_Your assignment:_ Below are some entries. Repeat exactly the lines from the one with "data is don't-care" through the one with "is in range.", and only those.

---- Dataset records

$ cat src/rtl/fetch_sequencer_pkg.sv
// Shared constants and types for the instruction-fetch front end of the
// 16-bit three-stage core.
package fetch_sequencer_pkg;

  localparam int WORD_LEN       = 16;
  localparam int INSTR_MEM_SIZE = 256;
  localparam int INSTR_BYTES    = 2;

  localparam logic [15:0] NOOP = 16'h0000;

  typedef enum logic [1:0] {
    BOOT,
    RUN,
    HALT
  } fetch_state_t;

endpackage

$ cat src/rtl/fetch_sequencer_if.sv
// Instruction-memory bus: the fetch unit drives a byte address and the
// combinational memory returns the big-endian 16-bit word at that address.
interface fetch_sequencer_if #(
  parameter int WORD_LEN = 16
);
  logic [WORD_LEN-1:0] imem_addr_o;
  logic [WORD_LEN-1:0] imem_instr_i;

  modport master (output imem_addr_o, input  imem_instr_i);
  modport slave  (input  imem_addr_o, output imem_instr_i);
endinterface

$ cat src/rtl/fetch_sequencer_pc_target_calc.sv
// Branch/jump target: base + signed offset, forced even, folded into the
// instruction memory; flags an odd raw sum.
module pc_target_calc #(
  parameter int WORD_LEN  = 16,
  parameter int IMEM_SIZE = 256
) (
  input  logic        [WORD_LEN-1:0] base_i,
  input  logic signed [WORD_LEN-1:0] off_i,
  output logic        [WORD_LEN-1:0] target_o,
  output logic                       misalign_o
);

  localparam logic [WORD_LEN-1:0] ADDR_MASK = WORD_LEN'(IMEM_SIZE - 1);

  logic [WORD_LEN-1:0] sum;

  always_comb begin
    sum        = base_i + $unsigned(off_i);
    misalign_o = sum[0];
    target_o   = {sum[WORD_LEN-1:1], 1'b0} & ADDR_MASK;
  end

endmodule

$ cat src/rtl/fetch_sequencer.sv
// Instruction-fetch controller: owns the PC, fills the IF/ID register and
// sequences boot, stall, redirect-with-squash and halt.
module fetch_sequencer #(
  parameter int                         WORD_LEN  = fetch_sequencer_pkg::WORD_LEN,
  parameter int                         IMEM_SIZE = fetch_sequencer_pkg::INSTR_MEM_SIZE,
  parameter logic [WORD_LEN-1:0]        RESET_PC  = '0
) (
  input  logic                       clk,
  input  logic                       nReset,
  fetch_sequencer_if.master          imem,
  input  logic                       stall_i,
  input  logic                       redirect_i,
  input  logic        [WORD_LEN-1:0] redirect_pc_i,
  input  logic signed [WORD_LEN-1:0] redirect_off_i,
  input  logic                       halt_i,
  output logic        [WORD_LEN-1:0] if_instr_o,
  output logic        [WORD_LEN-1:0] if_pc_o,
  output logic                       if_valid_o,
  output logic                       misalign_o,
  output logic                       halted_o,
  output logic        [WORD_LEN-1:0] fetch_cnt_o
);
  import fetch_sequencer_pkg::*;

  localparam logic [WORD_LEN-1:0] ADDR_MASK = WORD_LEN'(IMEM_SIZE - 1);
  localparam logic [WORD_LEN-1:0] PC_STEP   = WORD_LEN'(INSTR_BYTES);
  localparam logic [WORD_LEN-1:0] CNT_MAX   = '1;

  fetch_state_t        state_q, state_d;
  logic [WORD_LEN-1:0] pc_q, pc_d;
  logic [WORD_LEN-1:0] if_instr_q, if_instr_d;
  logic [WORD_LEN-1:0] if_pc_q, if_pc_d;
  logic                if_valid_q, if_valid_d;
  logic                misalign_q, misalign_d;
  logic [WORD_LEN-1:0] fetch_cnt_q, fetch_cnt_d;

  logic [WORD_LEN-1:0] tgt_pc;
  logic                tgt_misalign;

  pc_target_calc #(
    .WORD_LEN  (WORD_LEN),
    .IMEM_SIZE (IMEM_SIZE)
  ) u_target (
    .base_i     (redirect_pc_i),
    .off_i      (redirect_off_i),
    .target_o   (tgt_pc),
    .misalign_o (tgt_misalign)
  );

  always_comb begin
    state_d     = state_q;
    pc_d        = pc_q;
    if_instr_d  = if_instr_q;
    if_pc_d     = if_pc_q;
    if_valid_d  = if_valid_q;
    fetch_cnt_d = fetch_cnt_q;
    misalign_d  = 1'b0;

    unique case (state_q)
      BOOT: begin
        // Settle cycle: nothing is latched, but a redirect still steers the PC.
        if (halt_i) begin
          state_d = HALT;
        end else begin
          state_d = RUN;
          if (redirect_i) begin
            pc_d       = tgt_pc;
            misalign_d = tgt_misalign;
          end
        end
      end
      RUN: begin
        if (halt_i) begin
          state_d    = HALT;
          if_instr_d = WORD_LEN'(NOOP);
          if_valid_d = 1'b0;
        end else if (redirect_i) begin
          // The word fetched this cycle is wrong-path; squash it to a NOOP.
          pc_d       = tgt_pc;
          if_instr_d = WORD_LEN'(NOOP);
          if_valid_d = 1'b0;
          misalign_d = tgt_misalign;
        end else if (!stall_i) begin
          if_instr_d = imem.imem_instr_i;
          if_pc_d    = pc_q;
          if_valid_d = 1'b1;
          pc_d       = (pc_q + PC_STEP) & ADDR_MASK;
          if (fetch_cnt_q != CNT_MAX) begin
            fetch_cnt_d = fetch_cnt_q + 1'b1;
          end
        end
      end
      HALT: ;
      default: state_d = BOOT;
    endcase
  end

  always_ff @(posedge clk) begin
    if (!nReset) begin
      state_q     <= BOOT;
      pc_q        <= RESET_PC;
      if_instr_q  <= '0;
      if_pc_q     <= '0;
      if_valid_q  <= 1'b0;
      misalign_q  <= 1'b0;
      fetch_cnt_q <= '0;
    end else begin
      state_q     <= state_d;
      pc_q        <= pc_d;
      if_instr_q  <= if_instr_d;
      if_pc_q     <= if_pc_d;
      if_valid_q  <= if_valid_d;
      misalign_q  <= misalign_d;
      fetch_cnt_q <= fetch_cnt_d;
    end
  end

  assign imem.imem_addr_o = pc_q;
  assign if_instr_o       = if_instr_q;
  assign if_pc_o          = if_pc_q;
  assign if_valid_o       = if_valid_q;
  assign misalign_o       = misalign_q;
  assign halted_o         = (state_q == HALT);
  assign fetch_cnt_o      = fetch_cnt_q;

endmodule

--------
---- Dataset records

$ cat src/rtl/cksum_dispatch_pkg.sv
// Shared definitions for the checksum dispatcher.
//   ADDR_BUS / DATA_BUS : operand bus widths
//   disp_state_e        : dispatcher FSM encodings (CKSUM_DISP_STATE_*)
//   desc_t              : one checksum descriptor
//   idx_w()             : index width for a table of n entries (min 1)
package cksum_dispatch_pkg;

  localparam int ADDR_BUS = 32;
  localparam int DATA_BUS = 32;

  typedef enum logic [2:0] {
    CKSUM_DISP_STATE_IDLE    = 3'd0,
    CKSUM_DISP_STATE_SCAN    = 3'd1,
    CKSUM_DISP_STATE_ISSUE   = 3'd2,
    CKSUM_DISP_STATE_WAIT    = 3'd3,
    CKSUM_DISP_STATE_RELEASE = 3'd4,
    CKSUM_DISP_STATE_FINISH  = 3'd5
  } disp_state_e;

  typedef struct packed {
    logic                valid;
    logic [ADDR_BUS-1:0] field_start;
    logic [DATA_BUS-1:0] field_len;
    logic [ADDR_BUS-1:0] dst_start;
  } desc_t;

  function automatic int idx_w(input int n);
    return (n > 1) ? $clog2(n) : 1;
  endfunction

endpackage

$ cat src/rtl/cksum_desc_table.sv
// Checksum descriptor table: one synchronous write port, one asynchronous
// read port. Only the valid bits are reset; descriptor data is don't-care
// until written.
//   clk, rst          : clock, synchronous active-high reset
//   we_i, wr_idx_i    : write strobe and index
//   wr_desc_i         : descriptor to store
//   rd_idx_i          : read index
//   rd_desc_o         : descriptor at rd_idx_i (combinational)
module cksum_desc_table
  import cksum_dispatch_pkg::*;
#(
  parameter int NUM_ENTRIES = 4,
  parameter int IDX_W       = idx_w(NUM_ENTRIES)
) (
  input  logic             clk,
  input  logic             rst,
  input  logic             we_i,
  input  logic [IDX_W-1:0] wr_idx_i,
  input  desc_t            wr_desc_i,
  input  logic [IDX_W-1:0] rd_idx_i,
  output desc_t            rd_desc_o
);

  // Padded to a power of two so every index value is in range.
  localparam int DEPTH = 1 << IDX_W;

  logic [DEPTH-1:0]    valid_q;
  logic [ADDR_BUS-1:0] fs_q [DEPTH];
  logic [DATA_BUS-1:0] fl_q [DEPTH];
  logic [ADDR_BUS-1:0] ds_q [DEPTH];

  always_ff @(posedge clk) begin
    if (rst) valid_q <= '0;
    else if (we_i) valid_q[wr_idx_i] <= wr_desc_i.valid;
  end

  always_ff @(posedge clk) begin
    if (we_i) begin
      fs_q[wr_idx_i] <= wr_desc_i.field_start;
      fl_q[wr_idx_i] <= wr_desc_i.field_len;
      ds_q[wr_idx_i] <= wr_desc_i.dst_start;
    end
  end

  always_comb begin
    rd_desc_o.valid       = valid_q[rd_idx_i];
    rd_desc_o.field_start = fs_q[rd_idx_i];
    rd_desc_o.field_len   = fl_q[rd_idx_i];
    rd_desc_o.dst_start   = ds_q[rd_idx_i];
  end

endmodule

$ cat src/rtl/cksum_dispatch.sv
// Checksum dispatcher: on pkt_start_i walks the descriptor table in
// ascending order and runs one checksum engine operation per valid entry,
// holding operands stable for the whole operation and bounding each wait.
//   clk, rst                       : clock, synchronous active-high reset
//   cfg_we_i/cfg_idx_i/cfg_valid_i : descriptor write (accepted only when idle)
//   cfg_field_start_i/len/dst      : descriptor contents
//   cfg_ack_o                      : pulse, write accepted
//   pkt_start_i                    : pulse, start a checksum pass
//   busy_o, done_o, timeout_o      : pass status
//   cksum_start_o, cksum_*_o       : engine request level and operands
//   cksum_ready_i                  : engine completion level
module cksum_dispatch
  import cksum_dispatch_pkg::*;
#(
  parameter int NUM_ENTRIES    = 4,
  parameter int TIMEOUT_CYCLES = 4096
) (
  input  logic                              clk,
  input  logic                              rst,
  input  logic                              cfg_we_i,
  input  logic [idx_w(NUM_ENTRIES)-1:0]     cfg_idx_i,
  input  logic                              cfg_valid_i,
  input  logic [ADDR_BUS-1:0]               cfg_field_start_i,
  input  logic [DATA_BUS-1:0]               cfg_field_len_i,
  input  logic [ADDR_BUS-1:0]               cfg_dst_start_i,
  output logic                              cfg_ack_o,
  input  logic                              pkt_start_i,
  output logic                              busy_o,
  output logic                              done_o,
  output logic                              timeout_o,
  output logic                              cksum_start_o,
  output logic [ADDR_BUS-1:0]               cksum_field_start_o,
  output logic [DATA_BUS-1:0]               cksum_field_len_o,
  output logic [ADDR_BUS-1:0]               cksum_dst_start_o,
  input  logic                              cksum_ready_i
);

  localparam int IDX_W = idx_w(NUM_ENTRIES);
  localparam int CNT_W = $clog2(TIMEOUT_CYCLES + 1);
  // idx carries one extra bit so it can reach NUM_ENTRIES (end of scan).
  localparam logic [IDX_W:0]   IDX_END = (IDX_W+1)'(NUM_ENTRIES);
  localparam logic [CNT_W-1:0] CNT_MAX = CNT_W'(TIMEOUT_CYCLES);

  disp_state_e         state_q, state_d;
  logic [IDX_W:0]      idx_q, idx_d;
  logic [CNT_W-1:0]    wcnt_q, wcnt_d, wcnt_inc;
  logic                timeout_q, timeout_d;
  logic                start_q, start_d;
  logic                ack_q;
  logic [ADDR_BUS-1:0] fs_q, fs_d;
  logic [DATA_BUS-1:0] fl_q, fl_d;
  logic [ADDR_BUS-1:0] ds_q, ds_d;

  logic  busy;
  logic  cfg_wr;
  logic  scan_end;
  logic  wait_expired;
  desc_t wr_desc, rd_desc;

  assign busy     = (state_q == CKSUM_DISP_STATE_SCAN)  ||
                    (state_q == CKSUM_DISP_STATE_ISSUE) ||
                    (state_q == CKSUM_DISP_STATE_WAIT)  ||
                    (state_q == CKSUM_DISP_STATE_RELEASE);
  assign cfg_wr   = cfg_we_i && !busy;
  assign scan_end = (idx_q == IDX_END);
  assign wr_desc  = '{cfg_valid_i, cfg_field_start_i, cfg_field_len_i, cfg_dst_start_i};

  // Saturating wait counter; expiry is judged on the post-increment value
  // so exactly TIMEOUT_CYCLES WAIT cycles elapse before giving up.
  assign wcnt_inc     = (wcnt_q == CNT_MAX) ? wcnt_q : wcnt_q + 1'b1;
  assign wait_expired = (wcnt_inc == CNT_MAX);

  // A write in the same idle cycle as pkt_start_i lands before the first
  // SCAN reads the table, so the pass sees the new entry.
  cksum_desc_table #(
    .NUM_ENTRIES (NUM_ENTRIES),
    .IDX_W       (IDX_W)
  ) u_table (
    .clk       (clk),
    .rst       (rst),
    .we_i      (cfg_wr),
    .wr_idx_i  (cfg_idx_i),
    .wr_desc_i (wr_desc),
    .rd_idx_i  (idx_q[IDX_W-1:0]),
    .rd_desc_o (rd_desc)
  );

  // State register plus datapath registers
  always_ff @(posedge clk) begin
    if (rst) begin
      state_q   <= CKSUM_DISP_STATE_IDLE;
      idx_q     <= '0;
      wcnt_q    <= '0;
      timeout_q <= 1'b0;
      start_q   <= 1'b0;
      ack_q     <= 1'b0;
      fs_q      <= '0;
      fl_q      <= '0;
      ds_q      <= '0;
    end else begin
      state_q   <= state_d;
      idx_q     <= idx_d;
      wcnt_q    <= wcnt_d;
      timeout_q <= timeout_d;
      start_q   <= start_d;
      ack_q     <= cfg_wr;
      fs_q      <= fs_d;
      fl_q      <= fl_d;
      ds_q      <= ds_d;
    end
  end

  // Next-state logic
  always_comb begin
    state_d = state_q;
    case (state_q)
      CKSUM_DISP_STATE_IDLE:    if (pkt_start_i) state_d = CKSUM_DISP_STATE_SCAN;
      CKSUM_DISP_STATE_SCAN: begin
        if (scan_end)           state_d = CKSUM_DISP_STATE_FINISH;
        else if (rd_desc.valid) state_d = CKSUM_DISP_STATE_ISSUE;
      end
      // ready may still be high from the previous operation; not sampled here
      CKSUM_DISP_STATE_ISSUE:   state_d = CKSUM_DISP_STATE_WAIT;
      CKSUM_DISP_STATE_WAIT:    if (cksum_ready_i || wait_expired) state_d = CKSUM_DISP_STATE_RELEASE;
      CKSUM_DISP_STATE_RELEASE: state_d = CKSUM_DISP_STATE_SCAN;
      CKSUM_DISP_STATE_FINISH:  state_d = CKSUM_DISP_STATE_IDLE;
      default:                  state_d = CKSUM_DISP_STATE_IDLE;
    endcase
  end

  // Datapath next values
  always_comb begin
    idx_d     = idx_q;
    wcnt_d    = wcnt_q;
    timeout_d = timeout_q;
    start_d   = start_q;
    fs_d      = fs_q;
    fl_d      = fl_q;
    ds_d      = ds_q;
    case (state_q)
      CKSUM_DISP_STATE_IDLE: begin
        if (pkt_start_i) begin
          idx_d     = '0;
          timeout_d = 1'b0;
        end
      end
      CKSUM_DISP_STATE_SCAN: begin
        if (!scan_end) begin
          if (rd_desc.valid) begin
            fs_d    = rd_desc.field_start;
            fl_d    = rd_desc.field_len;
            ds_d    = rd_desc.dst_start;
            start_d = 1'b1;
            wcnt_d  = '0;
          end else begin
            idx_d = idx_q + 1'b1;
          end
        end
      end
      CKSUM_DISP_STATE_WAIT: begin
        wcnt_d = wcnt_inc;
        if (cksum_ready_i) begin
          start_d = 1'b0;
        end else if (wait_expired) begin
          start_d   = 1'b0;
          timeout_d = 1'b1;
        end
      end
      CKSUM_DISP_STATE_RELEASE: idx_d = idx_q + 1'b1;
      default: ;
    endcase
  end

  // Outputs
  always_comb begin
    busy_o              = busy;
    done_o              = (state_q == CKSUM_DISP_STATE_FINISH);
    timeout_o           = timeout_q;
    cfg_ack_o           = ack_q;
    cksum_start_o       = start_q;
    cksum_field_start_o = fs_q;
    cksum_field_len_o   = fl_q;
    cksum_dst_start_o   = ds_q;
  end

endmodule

--------

_Task solution:_
// read port. Only the valid bits are reset; descriptor data is don't-care
// until written.
//   clk, rst          : clock, synchronous active-high reset
//   we_i, wr_idx_i    : write strobe and index
//   wr_desc_i         : descriptor to store
//   rd_idx_i          : read index
//   rd_desc_o         : descriptor at rd_idx_i (combinational)
module cksum_desc_table
  import cksum_dispatch_pkg::*;
#(
  parameter int NUM_ENTRIES = 4,
  parameter int IDX_W       = idx_w(NUM_ENTRIES)
) (
  input  logic             clk,
  input  logic             rst,
  input  logic             we_i,
  input  logic [IDX_W-1:0] wr_idx_i,
  input  desc_t            wr_desc_i,
  input  logic [IDX_W-1:0] rd_idx_i,
  output desc_t            rd_desc_o
);

  // Padded to a power of two so every index value is in range.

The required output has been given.